§ **About this task**
Copy out each line containing "assign" from the entries below.

Collected data
==> src/rtl/pixy_reset_pkg.sv <==
// Types and default timing constants shared by the CPU reset monitor and the reset generator.
package pixy_reset_pkg;

    typedef enum logic [2:0] {
        StBlank,
        StIdle,
        StRstChk,
        StPeriph,
        StHaltChk,
        StReboot
    } mon_state_e;

    localparam int unsigned SyncStagesDef  = 2;
    localparam int unsigned BlankCyclesDef = 64;
    localparam int unsigned RstQualDef     = 8;
    localparam int unsigned HaltQualDef    = 16;
    localparam int unsigned PeriphHoldDef  = 32;
    localparam int unsigned EventCountW    = 8;

endpackage

==> src/rtl/cpu_reset_monitor_if.sv <==
// Pin and status bundle between the 68000 reset/halt pins, the reset generator and the monitor.
interface cpu_reset_monitor_if;

    logic       CPU_RESET_N;
    logic       CPU_HALT_N;
    logic       REBOOT_ACK;
    logic       PERIPH_RESET;
    logic       REBOOT_REQ;
    logic       FAULT;
    logic [7:0] EVENT_COUNT;

    modport master (
        output CPU_RESET_N,
        output CPU_HALT_N,
        output REBOOT_ACK,
        input  PERIPH_RESET,
        input  REBOOT_REQ,
        input  FAULT,
        input  EVENT_COUNT
    );

    modport slave (
        input  CPU_RESET_N,
        input  CPU_HALT_N,
        input  REBOOT_ACK,
        output PERIPH_RESET,
        output REBOOT_REQ,
        output FAULT,
        output EVENT_COUNT
    );

endinterface

==> src/rtl/pin_qualifier.sv <==
// Synchronizes one open-drain pin and counts consecutive low samples while enabled;
// qual_o flags the sample that is the QUAL-th (or later) consecutive low.
module pin_qualifier #(
    parameter int unsigned SYNC_STAGES = 2,
    parameter int unsigned QUAL        = 8
) (
    input  logic clk_i,
    input  logic rst_i,
    input  logic pin_n_i,
    input  logic en_i,
    output logic level_o,
    output logic qual_o
);

    localparam int unsigned CW = $clog2(QUAL + 1);
    localparam logic [CW-1:0] QualLast = CW'(QUAL - 1);
    localparam logic [CW-1:0] QualMax  = CW'(QUAL);

    logic [SYNC_STAGES-1:0] sync_q;
    logic [CW-1:0]          cnt_d, cnt_q;
    logic                   low_run;

    // Preset to 1 so a released (pulled-up) pin is assumed until proven otherwise.
    always_ff @(posedge clk_i) begin
        if (rst_i) begin
            sync_q <= '1;
            cnt_q  <= '0;
        end else begin
            sync_q <= {sync_q[SYNC_STAGES-2:0], pin_n_i};
            cnt_q  <= cnt_d;
        end
    end

    assign level_o = sync_q[SYNC_STAGES-1];
    assign low_run = en_i && !level_o;

    always_comb begin
        cnt_d = '0;
        if (low_run) begin
            cnt_d = (cnt_q == QualMax) ? cnt_q : cnt_q + CW'(1);
        end
    end

    assign qual_o = low_run && (cnt_q >= QualLast);

endmodule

§ **Result below**
    assign level_o = sync_q[SYNC_STAGES-1];
    assign low_run = en_i && !level_o;
    assign qual_o = low_run && (cnt_q >= QualLast);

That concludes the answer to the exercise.